Melanie Mühl sieht keinen grossen Sinn in Diäten. Stattdessen plädiert die Journalistin für mehr Achtsamkeit beim Essen. Und erklärt, wie uns das Hungergefühl austrickst.

Die Autorin Melanie Mühl mag Süsses – ohne ein schlechtes Gewissen danach.
Die Autorin Melanie Mühl mag Süsses – ohne ein schlechtes Gewissen danach.
Foto: Gaby Gerster

Was haben Sie heute Morgen gegessen?

Haferflocken mit warmer Mandelmilch, etwas Leinsamen, ein paar Nüsse, Blaubeeren und Datteln, inzwischen mein klassisches Frühstück.

Und wie fühlten Sie sich danach?

Ich war auf eine gute Art satt, weil es mir nicht schwer im Magen lag, mich aber trotzdem von innen her gewärmt hat, was ja gerade im Winter guttut.

Generell gefragt: Kann ich mich glücklich essen?

Man braucht natürlich noch andere Dinge, um glücklich zu sein.
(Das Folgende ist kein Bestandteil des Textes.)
`config.mk`:
```
export PLATFORM = sky130hd
export DESIGN_NAME = stopwatch_ctrl
export DESIGN_NICKNAME = d
export VERILOG_FILES = /design/src/rtl/stopwatch_ctrl.sv
export SDC_FILE = /design/constraint.sdc
export NUM_CORES = 1
export LEC_CHECK = 0
export CAP_MARGIN = 20
export CORE_MARGIN = 8
export CORE_UTILIZATION = 40
export DETAILED_ROUTE_END_ITERATION = 16
export PLACE_DENSITY = 0.6
export SLEW_MARGIN = 20
export SYNTH_ARGS = -nofsm -noshare
export SYNTH_HDL_FRONTEND = slang
export SYNTH_SLANG_ARGS = --single-unit
```
`constraint.sdc`:
```
create_clock -name clk -period 2.49 [get_ports clk]
set_input_delay 0.498 -clock clk [delete_from_list [all_inputs] [get_ports clk]]
set_output_delay 0.498 -clock clk [all_outputs]
set_load 0.01 [all_outputs]
```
Aber: Essen spielt eine wichtige Rolle dabei, wie wir uns fühlen. Andreas Michalsen, Fasten-Experte von der Berliner Charité, hat mir bei den Recherchen für mein Buch berichtet, dass bei leicht depressiven Phasen eine Ernährungsumstellung durchaus helfen kann. Und umgekehrt gilt genauso: Wer zu viel industriell verarbeitete Lebensmittel und Zucker konsumiert, dem schlägt das nicht nur auf die Hüften, sondern nachweislich auch aufs Gemüt.